There is some good news within the 2016 report however, with four in five businesses (81 per cent) optimistic about achieving their set objectives.

A third of North-east businesses (35 per cent) also predict an increase in both turnover and profitability in the next three years, although this compares to 68 per cent and 58 per cent for the rest of Scotland respectively.

Compared with what was reported in the 2012 study, businesses are more satisfied with access to finance, as well as technological developments, and access to business support and advice.

However some of the blame was placed squarely at government’s door, with changes in regulation being seen by more than half the businesses (51 per cent) in the North-east as having a negative impact on the industry.

In Scotland, the construction sector is forecast to contribute £8.5billion to the economy by 2025, and accounting for around 175,000 jobs. In 2015, around 178,000 were employed in the Scottish construction sector, with around 18,000 based in Aberdeen or Aberdeenshire.

In terms of house prices, both Aberdeen City and Aberdeenshire were among the bottom five in the UK for annual growth in the year to April 2016.

A report by Lettingstats in March 2016 revealed rents for two-bedroomed properties in Aberdeen City fell by 17 per cent between winter 2015 and winter 2016.

James Bream, research & policy director at Aberdeen & Grampian Chamber of Commerce, said: “Property and construction are key drivers of economic growth in the North-east and across the country, which is why an assessment of the sector is of such importance.

“There have been significant changes to the Scottish policy context since the last survey, with further changes in the pipeline.

“Most consultees were interested in how the North-east will meet the challenge of rebalancing property supply, and it will be interesting to see how the market addresses this, whether it can realise new opportunities and instil much-needed new confidence into the sector.”

Jennifer Young, chairman and partner at Ledingham Chalmers, said: “There’s no doubt the impact of certain nationwide legal, policy and cost challenges - such as the business rate revaluation - is likely to be felt disproportionately badly in and around the Granite City.

“That said, there were elements of positivity throughout the report.

“For example, while there was considerable frustration about the existing planning system, there was a belief that the ongoing review would lead to real improvements and drive economic growth, with factors such as less complex decision-making, accelerated timelines for development, as well as a focus on growth, all desirable.”

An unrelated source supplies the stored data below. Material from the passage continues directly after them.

This is an optimization exercise on Yosys and OpenROAD, whose aim is small area and a short achievable clock period, not a production implementation. The RTL was checked by simulation tests, not by an equivalence proof against the original design.

// discrete_555_top
module discrete_555_top (
    input  wire         clk,
    input  wire         arst_n,
    input  wire         reg_wr,
    input  wire  [1:0]  reg_addr,
    input  wire  [15:0] reg_wdata,
    output logic [15:0] reg_rdata,
    output logic        audio_clk_en,
    output logic [15:0] vco_out,
    output logic [15:0] filt_out
);
==> flow/config.mk <==
export PLATFORM = sky130hd
export DESIGN_NAME = discrete_555_top
export DESIGN_NICKNAME = discrete_555_top
export VERILOG_FILES = /design/flow/design.v
export SDC_FILE = /design/flow/constraint.sdc
export NUM_CORES = 4
export LEC_CHECK = 0
export ABC_AREA = 1
export CAP_MARGIN = 20
export CORE_MARGIN = 2
export CORE_UTILIZATION = 40
export SLEW_MARGIN = 20
==> flow/constraint.sdc <==
create_clock -name core_clock -period 48.0 [get_ports {clk}]
set_input_delay 9.6000 -clock core_clock [delete_from_list [all_inputs] [get_ports {clk}]]
set_output_delay 9.6000 -clock core_clock [all_outputs]
set_load 0.01 [all_outputs]
standard.sh (not shown) runs the stock make flow with config.mk's settings and CLKGATE_MAP_FILE= SYNTH_SCRIPT=/design/flow/synth_recipe.tcl, a recipe that flattens the netlist after the stock synthesis.
==> flow/flow/run.sh <==
#!/bin/bash
# Layout flow: the standard synthesis, then the combinational logic of
# that netlist re-mapped by ABC for area (registers, their names and cell
# types kept as they are), then the standard layout from floorplan on.
# Each tool's output goes to its own log file in the work folder.
set -euo pipefail
WORK=$(pwd)
LIB=$FLOW_HOME/platforms/sky130hd/lib/sky130_fd_sc_hd__tt_025C_1v80.lib
R=$WORK/orfs/results/sky130hd/discrete_555_top/base

bash standard.sh synth > synth.log 2>&1

cp $R/1_2_yosys.v $WORK/standard_synth.v
python3 flow/mkmodels.py $LIB 'sky130_fd_sc_hd__(fa|ha)_[0-9]+' > $WORK/cell_models.v 2> mkmodels.log

cat > $WORK/reopt.ys <<EOT
read_liberty -lib $LIB
read_verilog $WORK/standard_synth.v
hierarchy -top $FLOW_TOP
tee -o $WORK/reopt_before.txt stat -liberty $LIB
techmap -map $WORK/cell_models.v
techmap
opt -purge
abc -liberty $LIB -dont_use sky130_fd_sc_hd__lpflow* -dont_use sky130_fd_sc_hd__probe* -script "+strash;ifraig;dc2;strash;dch,-f;map,-a;topo;"
opt_clean -purge
splitnets
opt_clean -purge
hilomap -singleton -hicell sky130_fd_sc_hd__conb_1 HI -locell sky130_fd_sc_hd__conb_1 LO
insbuf -buf sky130_fd_sc_hd__buf_4 A X
opt_clean -purge
tee -o $WORK/reopt_after.txt stat -liberty $LIB
write_verilog -noattr -nohex -nodec $WORK/reopt.v
EOT
yosys -s $WORK/reopt.ys > reopt.log 2>&1

cp $WORK/reopt.v $R/1_2_yosys.v
touch $R/1_2_yosys.v
bash standard.sh "BUFFER_PORTS_ARGS=-buffer_cell sky130_fd_sc_hd__buf_4" finish > layout.log 2>&1
Other scripts of this flow, unchanged in this note and not shown: flow/flow/mkmodels.py
Next try:
--- a/flow/flow/run.sh
+++ b/flow/flow/run.sh
@@ -38 +38 @@
-bash standard.sh "BUFFER_PORTS_ARGS=-buffer_cell sky130_fd_sc_hd__buf_4" finish > layout.log 2>&1
+bash standard.sh > layout.log 2>&1
=> The new run passed the timing, design-rule and antenna checks; via count hardly moves; sequential share of layout area decreases by 0.14 points; routed wire length increases slightly; core utilization increases by 0.28 points; cell area increases slightly; global-route usage increases by 0.38 points.

Setup of lane 1:
Another version of the RTL of discrete_555_top (not shown whole).
For scale: ~70 I/O pins, about 21000 um^2 of cells after synthesis.
export LEC_CHECK = 0
export ABC_AREA = 1
export CAP_MARGIN = 20
export CORE_MARGIN = 2
export CORE_UTILIZATION = 40
export CTS_BUF_LIST = sky130_fd_sc_hd__clkbuf_8
export CTS_CLUSTER_DIAMETER = 50
export CTS_CLUSTER_SIZE = 16
export SLEW_MARGIN = 20
create_clock -name core_clock -period 48.0 [get_ports {clk}]
==> flow/flow/run.sh <==
#!/bin/bash
# Layout flow: the standard synthesis, then the combinational logic of
# that netlist re-mapped by ABC (registers, their names and cell types kept
# as they are): the read-back path from reg_addr to reg_rdata for delay, the
# rest for area; then the standard layout from floorplan on.
# Each tool's output goes to its own log file in the work folder.
set -euo pipefail
WORK=$(pwd)
LIB=$FLOW_HOME/platforms/sky130hd/lib/sky130_fd_sc_hd__tt_025C_1v80.lib
R=$WORK/orfs/results/sky130hd/discrete_555_top/base

bash standard.sh synth > synth.log 2>&1

cp $R/1_2_yosys.v $WORK/standard_synth.v
python3 flow/mkmodels.py $LIB 'sky130_fd_sc_hd__(fa|ha)_[0-9]+' > $WORK/cell_models.v 2> mkmodels.log

# the register cell types, where the read-back cone stops
FF_STOP=$(grep -oE '^ *sky130_fd_sc_hd__(df|edf|sdf|dl)[a-z0-9_]+' $WORK/standard_synth.v | sort -u | sed 's/^ */:-/' | tr -d '\n')

cat > $WORK/reopt.ys <<EOT
read_liberty -lib $LIB
read_verilog $WORK/standard_synth.v
hierarchy -top $FLOW_TOP
tee -o $WORK/reopt_before.txt stat -liberty $LIB
techmap -map $WORK/cell_models.v
techmap
opt -purge
select -set io_cone w:reg_addr %co*$FF_STOP w:reg_rdata %ci*$FF_STOP %i c:* %i
abc -liberty $LIB -dont_use sky130_fd_sc_hd__lpflow* -dont_use sky130_fd_sc_hd__probe* -D 200 -script "+strash;dch,-f;map,-D,200;topo;stime,-c;buffer,-c;upsize,-c;dnsize,-c;" @io_cone
abc -liberty $LIB -dont_use sky130_fd_sc_hd__lpflow* -dont_use sky130_fd_sc_hd__probe* -script "+strash;ifraig;dc2;dc2;strash;dch,-f;map,-a;topo;"
opt_clean -purge
splitnets
opt_clean -purge
# internal wire names hidden, so that a register driving an output port
# drives the port's net with no assign; one tie cell per constant bit
rename -hide w:* i:* o:* %u %d
hilomap -hicell sky130_fd_sc_hd__conb_1 HI -locell sky130_fd_sc_hd__conb_1 LO
opt_clean -purge
tee -o $WORK/reopt_after.txt stat -liberty $LIB
write_verilog -noattr -nohex -nodec $WORK/reopt.v
EOT
yosys -s $WORK/reopt.ys > reopt.log 2>&1

cp $WORK/reopt.v $R/1_2_yosys.v
touch $R/1_2_yosys.v
bash standard.sh "BUFFER_PORTS_ARGS=-buffer_cell sky130_fd_sc_hd__buf_1" finish > layout.log 2>&1
Other scripts of this flow, unchanged in this note and not shown: flow/flow/mkmodels.py
The inputs of lane 2 differ from those of lane 1 as listed below.
-- flow/flow/run.sh --
<<< lane 1, line 5
# rest for area; then the standard layout from floorplan on.
>>> lane 2, line 5
# rest for area; half adders whose sum is unused become AND gates; then
# the standard layout from floorplan on.
<<< lane 1, line 44
cp $WORK/reopt.v $R/1_2_yosys.v
>>> lane 2, line 45
python3 flow/fixcells.py $WORK/reopt.v $WORK/reopt_fixed.v > fixcells.log 2>&1

cp $WORK/reopt_fixed.v $R/1_2_yosys.v
<<< lane 1, line 46
bash standard.sh "BUFFER_PORTS_ARGS=-buffer_cell sky130_fd_sc_hd__buf_1" finish > layout.log 2>&1
>>> lane 2, line 49
bash standard.sh "BUFFER_PORTS_ARGS=-buffer_cell sky130_fd_sc_hd__buf_2" finish > layout.log 2>&1
==> flow/flow/fixcells.py (new file) <==
#!/usr/bin/env python3
"""Replace half adders whose SUM output drives nothing by AND gates (the
carry of a half adder is A & B). usage: fixcells.py IN.v OUT.v"""
import re, sys
from collections import Counter
txt = open(sys.argv[1]).read()
cell_re = re.compile(r'(sky130_fd_sc_hd__\w+)\s+(\S+)\s*\((.*?)\);', re.S)
use = Counter()
for m in cell_re.finditer(txt):
    for p, n in re.findall(r'\.(\w+)\(([^)]*)\)', m.group(3)):
        use[n.strip()] += 1
# nets on ports are used outside
for m in re.finditer(r'^\s*(?:input|output|inout)\s+(?:\[[^\]]*\]\s*)?([^;]+);', txt, re.M):
    for n in m.group(1).split(','):
        use[n.strip()] += 1
count = 0
def fix(m):
    global count
    typ, name, body = m.group(1), m.group(2), m.group(3)
    if not re.fullmatch(r'sky130_fd_sc_hd__ha_1', typ):
        return m.group(0)
    pins = dict((p, n.strip()) for p, n in re.findall(r'\.(\w+)\(([^)]*)\)', body))
    s = pins.get('SUM', '')
    if s and use[s] > 1:
        return m.group(0)
    if 'COUT' not in pins or not pins['COUT']:
        return m.group(0)
    count += 1
    return (f"sky130_fd_sc_hd__and2_1 {name} (\n    .A({pins['A']}),\n    .B({pins['B']}),\n"
            f"    .X({pins['COUT']})\n  );")
out = cell_re.sub(fix, txt)
open(sys.argv[2], 'w').write(out)
print(f"half adders with an unused sum replaced by and2: {count}")
==> comparison <==
Lane 2 vs lane 1 — first-pass GRT wire length climbed slightly. Looking at worst hold slack, lane 2 sits 0.050 ns higher than lane 1 does. Between lane 1 and lane 2, floorplan row count is higher for lane 1, lane 2 comes in under that. In lane 2, global routing usage on met3 is higher than in lane 1. Between lane 2 and lane 1, it is lane 2 whose routing usage on met2 is higher, by 0.43 points.

Starting RTL as in the previous note.
==> flow/config.mk <==
export PLATFORM = sky130hd
export DESIGN_NAME = discrete_555_top
export DESIGN_NICKNAME = discrete_555_top
export VERILOG_FILES = /design/flow/design.v
export SDC_FILE = /design/flow/constraint.sdc
export NUM_CORES = 4
export LEC_CHECK = 0
export ABC_AREA = 1
export CAP_MARGIN = 20
export CORE_MARGIN = 2
export CORE_UTILIZATION = 40
export CTS_BUF_LIST = sky130_fd_sc_hd__clkbuf_4
export SLEW_MARGIN = 20
==> flow/constraint.sdc <==
create_clock -name core_clock -period 48.0 [get_ports {clk}]
set_input_delay 9.6000 -clock core_clock [delete_from_list [all_inputs] [get_ports {clk}]]
set_output_delay 9.6000 -clock core_clock [all_outputs]
set_load 0.01 [all_outputs]
==> flow/flow/run.sh <==
#!/bin/bash
# Layout flow: the standard synthesis, then the combinational logic of
# that netlist re-mapped by ABC (registers, their names and cell types kept
# as they are): the read-back path from reg_addr to reg_rdata for delay, the
# rest for area; then the standard layout from floorplan on.
# Each tool's output goes to its own log file in the work folder.
set -euo pipefail
WORK=$(pwd)
LIB=$FLOW_HOME/platforms/sky130hd/lib/sky130_fd_sc_hd__tt_025C_1v80.lib
R=$WORK/orfs/results/sky130hd/discrete_555_top/base

bash standard.sh synth > synth.log 2>&1

cp $R/1_2_yosys.v $WORK/standard_synth.v
python3 flow/mkmodels.py $LIB 'sky130_fd_sc_hd__(fa|ha)_[0-9]+' > $WORK/cell_models.v 2> mkmodels.log

# the register cell types, where the read-back cone stops
FF_STOP=$(grep -oE '^ *sky130_fd_sc_hd__(df|edf|sdf|dl)[a-z0-9_]+' $WORK/standard_synth.v | sort -u | sed 's/^ */:-/' | tr -d '\n')

cat > $WORK/reopt.ys <<EOT
read_liberty -lib $LIB
read_verilog $WORK/standard_synth.v
hierarchy -top $FLOW_TOP
tee -o $WORK/reopt_before.txt stat -liberty $LIB
techmap -map $WORK/cell_models.v
techmap
opt -purge
select -set io_cone w:reg_addr %co*$FF_STOP w:reg_rdata %ci*$FF_STOP %i c:* %i
abc -liberty $LIB -dont_use sky130_fd_sc_hd__lpflow* -dont_use sky130_fd_sc_hd__probe* -D 200 -script "+strash;dch,-f;map,-D,200;topo;stime,-c;buffer,-c;upsize,-c;dnsize,-c;" @io_cone
abc -liberty $LIB -dont_use sky130_fd_sc_hd__lpflow* -dont_use sky130_fd_sc_hd__probe* -script "+strash;ifraig;dc2;dc2;strash;dch,-f;map,-a;topo;"
opt_clean -purge
splitnets
opt_clean -purge
# internal wire names hidden, so that a register driving an output port
# drives the port's net with no assign; one tie cell per constant bit
rename -hide w:* i:* o:* %u %d
hilomap -hicell sky130_fd_sc_hd__conb_1 HI -locell sky130_fd_sc_hd__conb_1 LO
opt_clean -purge
tee -o $WORK/reopt_after.txt stat -liberty $LIB
write_verilog -noattr -nohex -nodec $WORK/reopt.v
EOT
yosys -s $WORK/reopt.ys > reopt.log 2>&1

cp $WORK/reopt.v $R/1_2_yosys.v
touch $R/1_2_yosys.v
bash standard.sh "BUFFER_PORTS_ARGS=-buffer_cell sky130_fd_sc_hd__buf_2" finish > layout.log 2>&1
Other scripts of this flow, unchanged in this note and not shown: flow/flow/mkmodels.py
Next try:
--- a/flow/flow/run.sh
+++ b/flow/flow/run.sh
@@ -3,3 +3,2 @@
-# that netlist re-mapped by ABC (registers, their names and cell types kept
-# as they are): the read-back path from reg_addr to reg_rdata for delay, the
-# rest for area; then the standard layout from floorplan on.
+# that netlist re-mapped by ABC for area (registers, their names and cell
+# types kept as they are), then the standard layout from floorplan on.
@@ -17,3 +15,0 @@
-# the register cell types, where the read-back cone stops
-FF_STOP=$(grep -oE '^ *sky130_fd_sc_hd__(df|edf|sdf|dl)[a-z0-9_]+' $WORK/standard_synth.v | sort -u | sed 's/^ */:-/' | tr -d '\n')
-
@@ -28,2 +23,0 @@
-select -set io_cone w:reg_addr %co*$FF_STOP w:reg_rdata %ci*$FF_STOP %i c:* %i
-abc -liberty $LIB -dont_use sky130_fd_sc_hd__lpflow* -dont_use sky130_fd_sc_hd__probe* -D 200 -script "+strash;dch,-f;map,-D,200;topo;stime,-c;buffer,-c;upsize,-c;dnsize,-c;" @io_cone
Effect: Clock skew rose by 42 ps; die area went down by about 1.2%; final area falls by about 1.7%; setup slack gets worse by 950 ps; maximum frequency fell by about 4.5%; via count decreases by about 1.5%; worst hold slack degrades by 22 ps; non-clock buffer count drops by 6.
Next try:
--- a/flow/flow/run.sh
+++ b/flow/flow/run.sh
@@ -3,2 +3,3 @@
-# that netlist re-mapped by ABC for area (registers, their names and cell
-# types kept as they are), then the standard layout from floorplan on.
+# that netlist re-mapped by ABC (registers, their names and cell types kept
+# as they are): the read-back path from reg_addr to reg_rdata for delay, the
+# rest for area; then the standard layout from floorplan on.
@@ -15,0 +17,3 @@
+# the register cell types, where the read-back cone stops
+FF_STOP=$(grep -oE '^ *sky130_fd_sc_hd__(df|edf|sdf|dl)[a-z0-9_]+' $WORK/standard_synth.v | sort -u | sed 's/^ */:-/' | tr -d '\n')
+
@@ -23,0 +28,2 @@
+select -set io_cone w:reg_addr %co*$FF_STOP w:reg_rdata %ci*$FF_STOP %i c:* %i
+abc -liberty $LIB -dont_use sky130_fd_sc_hd__lpflow* -dont_use sky130_fd_sc_hd__probe* -D 200 -script "+strash;dch,-f;map,-D,200;topo;stime,-c;buffer,-c;upsize,-c;dnsize,-c;" @io_cone
Settings changed: CAP_MARGIN 20 to 5, CTS_BUF_LIST sky130_fd_sc_hd__clkbuf_4 to sky130_fd_sc_hd__clkbuf_8, CTS_CLUSTER_DIAMETER set to 50, CTS_CLUSTER_SIZE set to 16, SLEW_MARGIN 20 to 5.
Effect: Cell count grows by 0.53%; setup slack gains 960 ps; area after synthesis rises by 1.2%; sequential share of layout area goes down by 0.11 points; via count barely changes; global-route usage shrinks by 0.32 points; count of clock-buffer cells in the layout goes down by 57; utilization fell by 0.57 points; critical path depth drops by 2; fmax goes up by 4.7%.
Next try:
--- a/flow/flow/run.sh
+++ b/flow/flow/run.sh
@@ -29,2 +29,2 @@
-abc -liberty $LIB -dont_use sky130_fd_sc_hd__lpflow* -dont_use sky130_fd_sc_hd__probe* -D 200 -script "+strash;dch,-f;map,-D,200;topo;stime,-c;buffer,-c;upsize,-c;dnsize,-c;" @io_cone
-abc -liberty $LIB -dont_use sky130_fd_sc_hd__lpflow* -dont_use sky130_fd_sc_hd__probe* -script "+strash;ifraig;dc2;dc2;strash;dch,-f;map,-a;topo;"
+abc -liberty $LIB -dont_use sky130_fd_sc_hd__lpflow* -dont_use sky130_fd_sc_hd__probe* -D 200 @io_cone
+abc -liberty $LIB -dont_use sky130_fd_sc_hd__lpflow* -dont_use sky130_fd_sc_hd__probe* -script "+strash;ifraig;dc2;dc2;strash;dch,-f;amap;topo;"
@@ -34,4 +34,2 @@
-# internal wire names hidden, so that a register driving an output port
-# drives the port's net with no assign; one tie cell per constant bit
-rename -hide w:* i:* o:* %u %d
-hilomap -hicell sky130_fd_sc_hd__conb_1 HI -locell sky130_fd_sc_hd__conb_1 LO
+hilomap -singleton -hicell sky130_fd_sc_hd__conb_1 HI -locell sky130_fd_sc_hd__conb_1 LO
+insbuf -buf sky130_fd_sc_hd__buf_4 A X
Settings changed: CAP_MARGIN 5 to 20, CTS_BUF_LIST sky130_fd_sc_hd__clkbuf_8 to sky130_fd_sc_hd__clkbuf_4, CTS_CLUSTER_DIAMETER 50 to not set, CTS_CLUSTER_SIZE 16 to not set, SLEW_MARGIN 5 to 20.
Result: Cell count drops by 0.70%. Setup slack gets worse by 1200 ps. Clock skew drops by 4.3 ps. Clock-buffer cell count climbs by 61. Sequential share of layout area climbs by 0.13 points. Final area drops by 0.60%. Area after synthesis drops by 1.4%. Routed wire length climbs by about 1%.
Next try:
--- a/flow/flow/run.sh
+++ b/flow/flow/run.sh
@@ -29,2 +29,2 @@
-abc -liberty $LIB -dont_use sky130_fd_sc_hd__lpflow* -dont_use sky130_fd_sc_hd__probe* -D 200 @io_cone
-abc -liberty $LIB -dont_use sky130_fd_sc_hd__lpflow* -dont_use sky130_fd_sc_hd__probe* -script "+strash;ifraig;dc2;dc2;strash;dch,-f;amap;topo;"
+abc -liberty $LIB -dont_use sky130_fd_sc_hd__lpflow* -dont_use sky130_fd_sc_hd__probe* -D 200 -script "+strash;dch,-f;map,-D,200;topo;stime,-c;buffer,-c;upsize,-c;dnsize,-c;" @io_cone
+abc -liberty $LIB -dont_use sky130_fd_sc_hd__lpflow* -dont_use sky130_fd_sc_hd__probe* -script "+strash;ifraig;dc2;dc2;strash;dch,-f;map,-a;topo;"
@@ -34,2 +34,4 @@
-hilomap -singleton -hicell sky130_fd_sc_hd__conb_1 HI -locell sky130_fd_sc_hd__conb_1 LO
-insbuf -buf sky130_fd_sc_hd__buf_4 A X
+# internal wire names hidden, so that a register driving an output port
+# drives the port's net with no assign; one tie cell per constant bit
+rename -hide w:* i:* o:* %u %d
+hilomap -hicell sky130_fd_sc_hd__conb_1 HI -locell sky130_fd_sc_hd__conb_1 LO
Settings changed: CTS_CLUSTER_DIAMETER set to 40, CTS_CLUSTER_SIZE set to 10.
What happened:
- The new run completed without violations
- via count shrinks by a few percent
Next try:
Settings changed: CORE_UTILIZATION 40 to 60, CTS_BUF_LIST sky130_fd_sc_hd__clkbuf_4 to sky130_fd_sc_hd__clkbuf_8, CTS_CLUSTER_DIAMETER 40 to 50, CTS_CLUSTER_SIZE 10 to 16.
What happened: Sequential share of layout area goes up by 0.10 points; worst hold slack gets worse by 38 ps; fmax hardly moves.

-- afterwards: timing with drivers on the ports --
No port has a modelled driver above. Below, the same layouts with a new extraction and two added sets of constraints. Step 1, drivers: a clkbuf_16 drives clk and a buf_2 each remaining input, both assumed. Step 2, shift: input delay + t, output delay - t, t = (earliest + latest rising clock arrival at the registers) / 2. This alone moves slack from input paths to output paths. a / b / c = ideal ports / drivers / drivers and shift; a / b = the first two.
run | t, ns | setup WS [ns] | hold WS [ns] | worst setup path after step 2 | pins driven straight from the clock port
the first run of note 1 | 0.601 | 27.349 / 27.326 / 27.326 | 0.327 / 0.327 / 0.327 | input to output | 1
the second run of note 1 | 0.597 | 26.463 / 26.432 / 26.432 | 0.330 / 0.330 / 0.330 | input to output | 1
lane 1 | 0.677 | 27.381 / 27.354 / 27.354 | 0.283 / 0.283 / 0.283 | input to output | 1
lane 2 | 0.655 | 27.866 / 27.843 / 27.843 | 0.333 / 0.333 / 0.333 | input to output | 1
the first run of note 3 | 0.829 | 27.861 / 27.841 / 27.841 | 0.321 / 0.321 / 0.321 | input to output | 1
the second run of note 3 | 0.830 | 26.909 / 26.886 / 26.886 | 0.299 / 0.299 / 0.299 | input to output | 1
the third run of note 3 | 0.663 | 27.865 / 27.844 / 27.844 | 0.330 / 0.330 / 0.330 | input to output | 1
the fourth run of note 3 | 0.769 | 26.707 / 26.707 / 26.707 | 0.325 / 0.325 / 0.325 | register to register | 1
the fifth run of note 3 | 0.748 | 27.871 / 27.851 / 27.851 | 0.335 / 0.335 / 0.335 | input to output | 1
the sixth run of note 3 | 0.621 | 27.825 / 27.802 / 27.802 | 0.296 / 0.296 / 0.296 | input to output | 1
After both steps setup and hold are still met in every run listed. The setup slack of the second run of note 1, which loses most, moves by -0.031 ns with the drivers and by -0.031 ns with both steps.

Richard MacDonald, head of commercial at Keppie Design, said: “The volatility of the oil price, the political uncertainty following the EU referendum and the undertones around a second Scottish independence referendum, are all having an impact in investor confidence in the current commercial environment. However we still see the Aberdeen City Region as having great potential.

“Real estate with the correct specification, price and location will succeed and with increased government and local authority support and infrastructure, the region can continue to flourish despite the mounting challenges ahead.”